The goal of all these experiments is to create sufficient biological insight to reverse the tumour-enhancing effects of the microenvironment with the ideal of recreating a suppressive microenvironment that can fully revert the malignant phenotype to normal (or at least a controlled phenotype), as was found in the pioneering experiments of reprogramming malignant tumour cells in normal environments that are described above. This raises the issue of whether stromal alterations are always reversible, or whether there is a point after which these changes cannot be reversed. These questions apply both to modifications conferred on the stroma by the cancer cells and to those conferred on cancer cells by the stroma. Although it is probably optimistic to think that all changes can be fully reversed, various strategies have been used to target stromal cells, particularly in the primary tumour
132,133, several of which have therapeutic efficacy. A wide range of agents are already available, at least in animal models, to block the functions of stromal cells discussed in this Review, including EGFR and CSF1R antagonists, VEGFA and Vegfr inhibitors, TNFα inhibitors, S100 antibodies, protease inhibitors, anticoagulants and chemokine inhibitors, including CXCR4 antagonists. It is likely that these will need to be used in combination to attack the metastatic microenvironment in its diversity and to undermine its robustness. Moreover, it is unlikely that any of these strategies will work alone without the incorporation of a direct attack on the tumour cell itself.
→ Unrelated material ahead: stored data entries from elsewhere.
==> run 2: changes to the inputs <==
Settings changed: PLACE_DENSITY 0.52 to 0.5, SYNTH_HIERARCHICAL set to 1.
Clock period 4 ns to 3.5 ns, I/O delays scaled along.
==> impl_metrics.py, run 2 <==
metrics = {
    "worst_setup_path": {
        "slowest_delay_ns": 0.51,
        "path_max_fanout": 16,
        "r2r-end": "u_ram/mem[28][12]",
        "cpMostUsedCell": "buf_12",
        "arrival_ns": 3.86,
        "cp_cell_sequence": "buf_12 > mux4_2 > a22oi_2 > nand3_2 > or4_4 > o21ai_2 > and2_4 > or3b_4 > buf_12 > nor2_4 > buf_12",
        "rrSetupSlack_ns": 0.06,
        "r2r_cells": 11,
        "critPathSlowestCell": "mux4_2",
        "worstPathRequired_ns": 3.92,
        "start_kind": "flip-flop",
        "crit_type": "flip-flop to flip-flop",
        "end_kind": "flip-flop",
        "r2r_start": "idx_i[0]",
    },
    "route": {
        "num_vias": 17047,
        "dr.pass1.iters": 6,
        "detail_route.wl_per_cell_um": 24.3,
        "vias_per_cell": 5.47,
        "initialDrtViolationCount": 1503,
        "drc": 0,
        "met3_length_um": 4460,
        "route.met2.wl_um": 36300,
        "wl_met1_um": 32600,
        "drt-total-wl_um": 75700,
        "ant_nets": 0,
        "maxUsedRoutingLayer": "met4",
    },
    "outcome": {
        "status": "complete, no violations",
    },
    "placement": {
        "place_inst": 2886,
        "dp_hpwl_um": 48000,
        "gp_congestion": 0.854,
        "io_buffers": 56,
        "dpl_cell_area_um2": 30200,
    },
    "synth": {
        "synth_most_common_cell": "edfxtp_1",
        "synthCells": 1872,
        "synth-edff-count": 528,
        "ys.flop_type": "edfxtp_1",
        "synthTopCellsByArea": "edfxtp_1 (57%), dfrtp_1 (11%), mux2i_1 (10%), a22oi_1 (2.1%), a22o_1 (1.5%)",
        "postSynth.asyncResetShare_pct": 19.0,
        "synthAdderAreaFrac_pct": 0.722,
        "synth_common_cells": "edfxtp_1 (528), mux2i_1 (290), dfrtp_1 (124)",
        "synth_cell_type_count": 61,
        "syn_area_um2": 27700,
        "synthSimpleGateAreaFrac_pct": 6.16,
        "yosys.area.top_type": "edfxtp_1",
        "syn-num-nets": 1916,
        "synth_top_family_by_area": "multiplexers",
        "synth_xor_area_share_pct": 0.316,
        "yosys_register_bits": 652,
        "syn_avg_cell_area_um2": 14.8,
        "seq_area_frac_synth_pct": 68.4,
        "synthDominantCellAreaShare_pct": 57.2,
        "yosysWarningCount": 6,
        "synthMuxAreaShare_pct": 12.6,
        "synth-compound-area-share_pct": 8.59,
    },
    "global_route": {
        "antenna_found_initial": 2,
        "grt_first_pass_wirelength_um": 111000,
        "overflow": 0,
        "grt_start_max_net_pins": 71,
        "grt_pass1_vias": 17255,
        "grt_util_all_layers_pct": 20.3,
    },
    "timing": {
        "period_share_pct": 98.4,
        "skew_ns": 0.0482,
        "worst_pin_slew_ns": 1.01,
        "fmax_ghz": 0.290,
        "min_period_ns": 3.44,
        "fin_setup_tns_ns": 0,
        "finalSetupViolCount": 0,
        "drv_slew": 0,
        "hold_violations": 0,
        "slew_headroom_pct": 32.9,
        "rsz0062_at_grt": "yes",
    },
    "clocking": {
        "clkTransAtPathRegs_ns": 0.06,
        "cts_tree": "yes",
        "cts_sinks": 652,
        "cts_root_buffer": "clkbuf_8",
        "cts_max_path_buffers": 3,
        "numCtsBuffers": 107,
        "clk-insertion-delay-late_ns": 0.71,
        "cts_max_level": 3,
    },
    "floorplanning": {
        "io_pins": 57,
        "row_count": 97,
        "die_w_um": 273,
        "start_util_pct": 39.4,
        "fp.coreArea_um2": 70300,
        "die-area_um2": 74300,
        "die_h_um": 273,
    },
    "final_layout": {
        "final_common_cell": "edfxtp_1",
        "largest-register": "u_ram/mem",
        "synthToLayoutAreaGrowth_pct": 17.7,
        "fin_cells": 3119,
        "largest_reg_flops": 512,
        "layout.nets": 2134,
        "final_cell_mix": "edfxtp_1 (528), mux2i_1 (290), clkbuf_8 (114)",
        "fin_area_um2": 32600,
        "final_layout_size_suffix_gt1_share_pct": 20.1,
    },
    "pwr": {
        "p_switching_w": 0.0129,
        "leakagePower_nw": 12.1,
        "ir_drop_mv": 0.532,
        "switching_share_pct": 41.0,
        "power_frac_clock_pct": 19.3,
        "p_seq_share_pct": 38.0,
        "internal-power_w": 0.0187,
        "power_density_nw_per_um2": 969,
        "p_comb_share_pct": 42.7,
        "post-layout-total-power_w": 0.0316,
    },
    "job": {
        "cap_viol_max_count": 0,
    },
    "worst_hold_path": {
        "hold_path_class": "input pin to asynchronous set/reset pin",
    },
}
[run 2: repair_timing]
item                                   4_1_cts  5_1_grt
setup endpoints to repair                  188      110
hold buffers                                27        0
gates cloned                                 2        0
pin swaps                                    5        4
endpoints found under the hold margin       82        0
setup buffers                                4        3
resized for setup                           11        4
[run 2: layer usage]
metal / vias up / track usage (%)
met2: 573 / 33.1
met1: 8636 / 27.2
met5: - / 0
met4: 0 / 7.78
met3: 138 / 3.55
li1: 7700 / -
`config.mk`:
```
export PLATFORM = sky130hd
export DESIGN_NAME = channel_bin_packing_allocator_unit
export DESIGN_NICKNAME = d
export VERILOG_FILES = /design/src/cbpa_pkg.sv /design/src/channel_bin_packing_allocator_unit.sv /design/src/cbpa_cell.sv
export SDC_FILE = /design/constraint.sdc
export NUM_CORES = 2
export LEC_CHECK = 0
export ABC_AREA = 1
export BUFFER_PORTS_ARGS = -buffer_cell sky130_fd_sc_hd__buf_2
export CAP_MARGIN = 20
export CORE_MARGIN = 2
export CORE_UTILIZATION = 55
export CTS_BUF_LIST = sky130_fd_sc_hd__clkbuf_8
export DETAILED_ROUTE_END_ITERATION = 16
export HOLD_SLACK_MARGIN = 0.06
export PLACE_DENSITY = 0.81
export SYNTH_ARGS = -nofsm -noshare
export SYNTH_HDL_FRONTEND = slang
export SYNTH_HIERARCHICAL = 1
export SYNTH_SLANG_ARGS = --single-unit
```
`constraint.sdc`:
```
create_clock -name clk -period 15.04 [get_ports clk]
set_input_delay 2.256 -clock clk [delete_from_list [all_inputs] [get_ports clk]]
set_output_delay 2.256 -clock clk [all_outputs]
set_load 0.01 [all_outputs]
```
### config.mk
export PLATFORM = sky130hd
export DESIGN_NAME = ckc_front
export DESIGN_NICKNAME = d
export VERILOG_FILES = /design/src/rtl/ckc_pkg.sv /design/src/rtl/ckc_front.sv
export SDC_FILE = /design/constraint.sdc
export NUM_CORES = 2
export LEC_CHECK = 0
export BUFFER_PORTS_ARGS = -buffer_cell sky130_fd_sc_hd__buf_2
export CAP_MARGIN = 20
export CORE_ASPECT_RATIO = 1.25
export CORE_MARGIN = 3
export CORE_UTILIZATION = 35
export CTS_CLUSTER_SIZE = 30
export DETAILED_ROUTE_END_ITERATION = 16
export GPL_ROUTABILITY_DRIVEN = 0
export PLACE_DENSITY = 0.58
export SETUP_SLACK_MARGIN = 0.15
export SLEW_MARGIN = 0
export SYNTH_ARGS = -nofsm -noshare
export SYNTH_HDL_FRONTEND = slang
export SYNTH_SLANG_ARGS = --single-unit
### constraint.sdc
create_clock -name clk -period 8.65 [get_ports clk]
set_input_delay 1.73 -clock clk [delete_from_list [all_inputs] [get_ports clk]]
set_output_delay 1.73 -clock clk [all_outputs]
set_load 0.03 [all_outputs]
### src/rtl/ckc_pkg.sv
`timescale 1ns / 1ps
// Shared types and constants of the RGB color key classifier.
package ckc_pkg;

  localparam int LEVEL_W    = 8;
  localparam int GAIN_W     = 16;
  localparam int THR_W      = 9;
  localparam int CFG_IDX_W  = 3;
  localparam int CFG_DATA_W = 16;

  localparam int NODE_COUNT = 16;
  localparam int NODE_W     = 4;
  localparam int NODE_OFS   = (255 + NODE_COUNT) / (2 * NODE_COUNT);

  localparam int SQ_W       = 16;   // one squared channel difference, max 255^2
  localparam int SUM_W      = 18;   // sum of three squares
  localparam int LHS_W      = 34;   // 65025 * sum, and trial^2 * sref
  localparam int ROOT_W     = 8;    // bits of the square root search

  localparam int FRONT_STAGES = 5;
  localparam int PIPE_STAGES  = FRONT_STAGES + 2 * ROOT_W;

  localparam logic [SQ_W-1:0]    FULL_SCALE_SQ = 16'd65025;
  localparam logic [LEVEL_W-1:0] LEVEL_MAX     = 8'd255;
  localparam logic [LEVEL_W-1:0] DIST_TOP      = 8'd254;
  localparam int RAMP_BASE = 100;
  localparam int RAMP_SPAN = 50;
  localparam int RAMP_W    = 6;

  localparam logic [GAIN_W-1:0] GAIN_RESET = 16'd256;
  localparam logic [THR_W-1:0]  THR_RESET  = 9'd128;

  typedef enum logic [CFG_IDX_W-1:0] {
    REG_MIN_LEVEL    = 3'd0,
    REG_GAIN_Q8      = 3'd1,
    REG_REF_RED      = 3'd2,
    REG_REF_GREEN    = 3'd3,
    REG_REF_BLUE     = 3'd4,
    REG_THRESHOLD_Q8 = 3'd5
  } cfg_reg_t;

  typedef struct packed {
    logic [LEVEL_W-1:0] min_level;
    logic [GAIN_W-1:0]  gain_q8;
    logic [LEVEL_W-1:0] ref_red;
    logic [LEVEL_W-1:0] ref_green;
    logic [LEVEL_W-1:0] ref_blue;
    logic [THR_W-1:0]   threshold_q8;
  } cfg_t;

  typedef struct packed {
    logic [LEVEL_W-1:0] red;
    logic [LEVEL_W-1:0] green;
    logic [LEVEL_W-1:0] blue;
  } pix_t;

  typedef struct packed {
    logic [LEVEL_W-1:0] distance_level;
    logic [LEVEL_W-1:0] mask_level;
  } res_t;

endpackage

### src/rtl/ckc_front.sv
`timescale 1ns / 1ps
// Pixel normalization, node quantization and squared distance front pipeline.
module ckc_front import ckc_pkg::*; (
  input  logic             clk,
  input  logic             rst_n,
  input  cfg_t             cfg,
  input  logic             in_valid,
  input  pix_t             in_pix,
  output logic             out_valid,
  output logic [LHS_W-1:0] out_lhs,
  output logic [SUM_W-1:0] sref
);

  localparam int PROD_W = GAIN_W + LEVEL_W + 2;

  logic [LEVEL_W-1:0]       lvl [3];
  logic [LEVEL_W-1:0]       key_lvl [3];
  logic [FRONT_STAGES-1:0]  vld_r;
  logic signed [PROD_W-1:0] prod_r [3];
  logic signed [LEVEL_W:0]  diff_r [3];
  logic [SQ_W-1:0]          sq_r [3];
  logic [SUM_W-1:0]         sum_r;
  logic [LHS_W-1:0]         lhs_r;
  logic [SUM_W-1:0]         sref_r;
  logic [SUM_W-1:0]         sum_nxt;
  logic [LHS_W-1:0]         lhs_nxt;
  logic [SUM_W-1:0]         sref_nxt;

  assign lvl[0]     = in_pix.red;
  assign lvl[1]     = in_pix.green;
  assign lvl[2]     = in_pix.blue;
  assign key_lvl[0] = cfg.ref_red;
  assign key_lvl[1] = cfg.ref_green;
  assign key_lvl[2] = cfg.ref_blue;

  for (genvar ch = 0; ch < 3; ch++) begin : g_chan
    logic signed [LEVEL_W:0]  d_nxt;
    logic signed [PROD_W-1:0] prod_nxt;
    logic signed [PROD_W-1:0] q_ofs;
    logic [LEVEL_W-1:0]       sat;
    logic [NODE_W-1:0]        node;
    logic [LEVEL_W-1:0]       color;
    logic signed [LEVEL_W:0]  diff_nxt;
    logic signed [2*LEVEL_W+1:0] csq;
    logic [SQ_W-1:0]          sq_nxt;

    always_comb begin
      d_nxt    = $signed({1'b0, lvl[ch]}) - $signed({1'b0, cfg.min_level});
      prod_nxt = $signed({1'b0, cfg.gain_q8}) * d_nxt;
    end

    // arithmetic shift floors negative products
    always_comb begin
      q_ofs = (prod_r[ch] >>> 8) + PROD_W'(NODE_OFS);
      if (q_ofs < 0) begin
        sat = '0;
      end else if (q_ofs > $signed({{(PROD_W-LEVEL_W){1'b0}}, LEVEL_MAX})) begin
        sat = LEVEL_MAX;
      end else begin
        sat = q_ofs[LEVEL_W-1:0];
      end
      node     = sat[LEVEL_W-1 -: NODE_W];
      color    = LEVEL_W'(node) * LEVEL_W'(NODE_COUNT - 1);
      diff_nxt = $signed({1'b0, color}) - $signed({1'b0, key_lvl[ch]});
    end

    always_comb begin
      csq    = diff_r[ch] * diff_r[ch];
      sq_nxt = csq[SQ_W-1:0];
    end

    always_ff @(posedge clk) begin
      prod_r[ch] <= prod_nxt;
      diff_r[ch] <= diff_nxt;
      sq_r[ch]   <= sq_nxt;
    end
  end

  always_comb begin
    sum_nxt  = SUM_W'(sq_r[0]) + SUM_W'(sq_r[1]) + SUM_W'(sq_r[2]);
    lhs_nxt  = LHS_W'(sum_r) * LHS_W'(FULL_SCALE_SQ);
    sref_nxt = SUM_W'(cfg.ref_red)   * SUM_W'(cfg.ref_red)
             + SUM_W'(cfg.ref_green) * SUM_W'(cfg.ref_green)
             + SUM_W'(cfg.ref_blue)  * SUM_W'(cfg.ref_blue);
  end

  always_ff @(posedge clk) begin
    sum_r  <= sum_nxt;
    lhs_r  <= lhs_nxt;
    sref_r <= sref_nxt;
  end

  always_ff @(posedge clk) begin
    if (!rst_n) begin
      vld_r <= '0;
    end else begin
      vld_r <= {vld_r[FRONT_STAGES-2:0], in_valid};
    end
  end

  assign out_valid = vld_r[FRONT_STAGES-1];
  assign out_lhs   = lhs_r;
  assign sref      = sref_r;

endmodule

# Word level (Yosys, flattened, before mapping)
# Memories as Yosys holds them, arrays and structs flattened.
# Index checks and enable logic that the tools add are counted.
dict set report classes {
  n_mul 13
  order_cmp 6
  addsub 13
  mux 6
}
# operator n
set ops {}
lappend ops {{multiplier 17 x 9 -> 26 bit} 3}
lappend ops {{adder 18 x 5 -> 19 bit, second input constant} 3}
lappend ops {{greater-than comparator 19 x 9 -> 1 bit, second input constant} 3}
lappend ops {{less-than comparator 19 x 1 -> 1 bit, second input constant} 3}
lappend ops {{subtractor 8 x 8 -> 9 bit} 6}
lappend ops {{multiplier 8 x 8 -> 16 bit} 3}
lappend ops {{multiplier 9 x 9 -> 16 bit} 3}
lappend ops {{2-to-1 mux 8 bit} 6}
lappend ops {{adder 17 x 16 -> 18 bit} 2}
lappend ops {{adder 16 x 16 -> 17 bit} 2}
lappend ops {{multiplier 18 x 16 -> 34 bit, second input constant} 1}
lappend ops {{multiplier 4 x 4 -> 8 bit, second input constant} 3}
dict set report word_totals {
  mem_bits_rw 153
  inputBits 84
  n_memories 3
  register_bits 75
  wordCells 45
}
# name depth word_bits read_ports rd_ports_with_merged_regs wr line
set memory_table {}
lappend memory_table {prod_r 3 26 3 0 3 ckc_front.sv:19} ;# logic signed [PROD_W-1:0] prod_r [3];
lappend memory_table {sq_r 3 16 3 0 3 ckc_front.sv:21} ;# logic [SQ_W-1:0] sq_r [3];
lappend memory_table {diff_r 3 9 3 0 3 ckc_front.sv:20} ;# logic signed [LEVEL_W:0] diff_r [3];

# Depth between registers and ports, before layout
dict set report depth {
  word_depth 6
  mapped_depth 30
  ltp_nobuf 29
}

# Worst setup path after synthesis
# No wires, ideal clock.
dict set report synth_timing {
  kind {input -> register}
  startpoint {input cfg[50] (netlist name)}
  endpoint {memory prod_r[0][51] (netlist name)}
  stages 27
  setup_slack_ns 0.648
  required_time_ns 8.530
  arrival_time_ns 7.882
  setup_time_ns 0.120
  cell_sequence {inv_1 > ha_1 > nor2b_1 > o21ai_1 > a21boi_0 > o21ai_0 > a21boi_1 > o21ai_0 > a21boi_1 > or3b_2 > fa_1 > fa_1 > inv_1 > fa_1 > fa_1 > inv_1 > fa_1 > inv_1 > ha_1 > and2_1 > nand4_1 > a21oi_2 > a2bb2oi_2 > a2111oi_2 > nor3_1 > nor3_2 > xnor2_1}
}
# element line
set synth_rtl {}
lappend synth_rtl {{start: declaration} ckc_front.sv:6} ;# input cfg_t cfg,
lappend synth_rtl {{end: declaration} ckc_front.sv:19}
**src/rtl/ckc_pkg.sv**
```systemverilog
`timescale 1ns / 1ps
// Shared types and constants of the RGB color key classifier.
package ckc_pkg;

  localparam int LEVEL_W    = 8;
  localparam int GAIN_W     = 16;
  localparam int THR_W      = 9;
  localparam int CFG_IDX_W  = 3;
  localparam int CFG_DATA_W = 16;

  localparam int NODE_COUNT = 16;
  localparam int NODE_W     = 4;
  localparam int NODE_OFS   = (255 + NODE_COUNT) / (2 * NODE_COUNT);

  localparam int SQ_W       = 16;   // one squared channel difference, max 255^2
  localparam int SUM_W      = 18;   // sum of three squares
  localparam int LHS_W      = 34;   // 65025 * sum, and trial^2 * sref
  localparam int ROOT_W     = 8;    // bits of the square root search

  localparam int FRONT_STAGES = 5;
  localparam int PIPE_STAGES  = FRONT_STAGES + 2 * ROOT_W;

  localparam logic [SQ_W-1:0]    FULL_SCALE_SQ = 16'd65025;
  localparam logic [LEVEL_W-1:0] LEVEL_MAX     = 8'd255;
  localparam logic [LEVEL_W-1:0] DIST_TOP      = 8'd254;
  localparam int RAMP_BASE = 100;
  localparam int RAMP_SPAN = 50;
  localparam int RAMP_W    = 6;

  localparam logic [GAIN_W-1:0] GAIN_RESET = 16'd256;
  localparam logic [THR_W-1:0]  THR_RESET  = 9'd128;

  typedef enum logic [CFG_IDX_W-1:0] {
    REG_MIN_LEVEL    = 3'd0,
    REG_GAIN_Q8      = 3'd1,
    REG_REF_RED      = 3'd2,
    REG_REF_GREEN    = 3'd3,
    REG_REF_BLUE     = 3'd4,
    REG_THRESHOLD_Q8 = 3'd5
  } cfg_reg_t;

  typedef struct packed {
    logic [LEVEL_W-1:0] min_level;
    logic [GAIN_W-1:0]  gain_q8;
    logic [LEVEL_W-1:0] ref_red;
    logic [LEVEL_W-1:0] ref_green;
    logic [LEVEL_W-1:0] ref_blue;
    logic [THR_W-1:0]   threshold_q8;
  } cfg_t;

  typedef struct packed {
    logic [LEVEL_W-1:0] red;
    logic [LEVEL_W-1:0] green;
    logic [LEVEL_W-1:0] blue;
  } pix_t;

  typedef struct packed {
    logic [LEVEL_W-1:0] distance_level;
    logic [LEVEL_W-1:0] mask_level;
  } res_t;

endpackage

```
**src/rtl/ckc_root.sv**
```systemverilog
`timescale 1ns / 1ps
// Pipelined square root search, similarity byte and threshold mask.
module ckc_root import ckc_pkg::*; (
  input  logic             clk,
  input  logic             rst_n,
  input  logic             in_valid,
  input  logic [LHS_W-1:0] in_lhs,
  input  logic [SUM_W-1:0] sref,
  input  logic [THR_W-1:0] threshold_q8,
  output logic             out_valid,
  output res_t             out_res
);

  localparam int LAST  = ROOT_W - 1;
  localparam int CMP_W = RAMP_W + 9;

  logic [ROOT_W-1:0] a_vld_r;
  logic [ROOT_W-1:0] b_vld_r;
  logic [ROOT_W-1:0] a_m_r   [ROOT_W];
  logic [SQ_W-1:0]   a_msq_r [ROOT_W];
  logic [SQ_W-1:0]   a_tsq_r [ROOT_W];
  logic [LHS_W-1:0]  a_prod_r[ROOT_W];
  logic [LHS_W-1:0]  a_lhs_r [ROOT_W];
  logic [ROOT_W-1:0] b_m_r   [ROOT_W];
  logic [SQ_W-1:0]   b_msq_r [ROOT_W];
  logic [LHS_W-1:0]  b_lhs_r [ROOT_W];

  // Each bit takes two stages: trial square times sref, then compare.
  // b_m_r ends as the largest m with m*m*sref < lhs.
  for (genvar i = 0; i < ROOT_W; i++) begin : g_bit
    localparam int K = ROOT_W - 1 - i;
    logic [ROOT_W-1:0] m_in;
    logic [SQ_W-1:0]   msq_in;
    logic [LHS_W-1:0]  lhs_in;
    logic              vld_in;
    logic [SQ_W-1:0]   tsq_nxt;
    logic [LHS_W-1:0]  prod_nxt;
    logic              hit;
    logic [ROOT_W-1:0] m_nxt;
    logic [SQ_W-1:0]   msq_nxt;

    if (i == 0) begin : g_first
      assign m_in   = '0;
      assign msq_in = '0;
      assign lhs_in = in_lhs;
      assign vld_in = in_valid;
    end else begin : g_next
      assign m_in   = b_m_r[i-1];
      assign msq_in = b_msq_r[i-1];
      assign lhs_in = b_lhs_r[i-1];
      assign vld_in = b_vld_r[i-1];
    end

    // (m + 2^K)^2 = m^2 + m*2^(K+1) + 2^(2K)
    always_comb begin
      tsq_nxt  = msq_in + (SQ_W'(m_in) << (K + 1)) + (SQ_W'(1) << (2 * K));
      prod_nxt = LHS_W'(tsq_nxt) * LHS_W'(sref);
    end

    always_comb begin
      hit     = a_prod_r[i] < a_lhs_r[i];
      m_nxt   = hit ? (a_m_r[i] | (ROOT_W'(1) << K)) : a_m_r[i];
      msq_nxt = hit ? a_tsq_r[i] : a_msq_r[i];
    end

    always_ff @(posedge clk) begin
      a_m_r[i]    <= m_in;
      a_msq_r[i]  <= msq_in;
      a_tsq_r[i]  <= tsq_nxt;
      a_prod_r[i] <= prod_nxt;
      a_lhs_r[i]  <= lhs_in;
      b_m_r[i]    <= m_nxt;
      b_msq_r[i]  <= msq_nxt;
      b_lhs_r[i]  <= a_lhs_r[i];
    end

    always_ff @(posedge clk) begin
      if (!rst_n) begin
        a_vld_r[i] <= 1'b0;
        b_vld_r[i] <= 1'b0;
      end else begin
        a_vld_r[i] <= vld_in;
        b_vld_r[i] <= a_vld_r[i];
      end
    end
  end

  logic [LEVEL_W-1:0] m_fin;
  logic [LEVEL_W-1:0] simil;
  logic [LEVEL_W-1:0] over;
  logic [RAMP_W-1:0]  ramp;
  logic [CMP_W-1:0]   ramp_sc;
  logic [CMP_W-1:0]   thr_sc;

  // least m is one above the search result; none found in range gives zero
  always_comb begin
    m_fin = b_m_r[LAST];
    if (sref == '0) begin
      simil = '0;
    end else if (b_lhs_r[LAST] == '0) begin
      simil = LEVEL_MAX;
    end else if (m_fin == LEVEL_MAX) begin
      simil = '0;
    end else begin
      simil = DIST_TOP - m_fin;
    end
  end

  always_comb begin
    if (simil > LEVEL_W'(RAMP_BASE)) begin
      over = simil - LEVEL_W'(RAMP_BASE);
    end else begin
      over = '0;
    end
    if (over > LEVEL_W'(RAMP_SPAN)) begin
      ramp = RAMP_W'(RAMP_SPAN);
    end else begin
      ramp = over[RAMP_W-1:0];
    end
    ramp_sc = {1'b0, ramp, 8'h00};
    thr_sc  = CMP_W'(RAMP_SPAN) * CMP_W'(threshold_q8);
  end

  assign out_valid              = b_vld_r[LAST];
  assign out_res.distance_level = simil;
  assign out_res.mask_level     = (ramp_sc >= thr_sc) ? LEVEL_MAX : '0;

endmodule

```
An emerging concept in anticancer therapy involves the mobilization of several types of BMDC following treatment with traditional chemotherapeutics or targeted therapies, which may contribute either to a lack of response or acquired drug resistance. For example, EPCs are rapidly mobilized through SDF1 and VEGFR2 signalling in response to certain chemotherapies, including the taxanes and 5-fluorouracil. Resistance to these drugs can be overcome in part through anti-VEGFR2 blocking antibodies, or by genetic ablation of EPCs in ID1 and ID3-deficient mice
134,135. BMDCs can also confer an inherent refractoriness to therapy, as in the case of MDSCs, which are recruited to certain tumour models in response to anti-VEGFA treatment
136. However, when the anti-VEGFA antibody was combined with an anti-GR1 antibody, tumour growth was effectively reduced. These examples indicate that it will be important to inhibit mobilized BMDCs alongside drugs that target cancer cells, and this synergy may in fact explain some of the therapeutic efficacy observed in certain combination trials in mice and humans to date.
Among the stromal cell types important for metastatic dissemination and outgrowth, drugs that target endothelial cells are the most clinically advanced. Several Vegf antagonists have been approved by the US Food and Drug Administration
137 that increase survival in patients with metastatic breast cancer
138 and metastatic colorectal cancer
139 when combined with chemotherapy. The translational promise of this first targeted therapy against the tumour microenvironment, however, is somewhat tempered by emerging instances of resistance to anti-angiogenic therapy
140, and examples of stromal cell targeting in animal models that unexpectedly resulted in increased invasion
48 or metastasis
141. These data reinforce the importance of fully understanding the intricacy of cellular interactions in the tumour microenvironment, using approaches discussed in this Review, in order to isolate the cancer cells from their multiple support networks and effectively destroy them.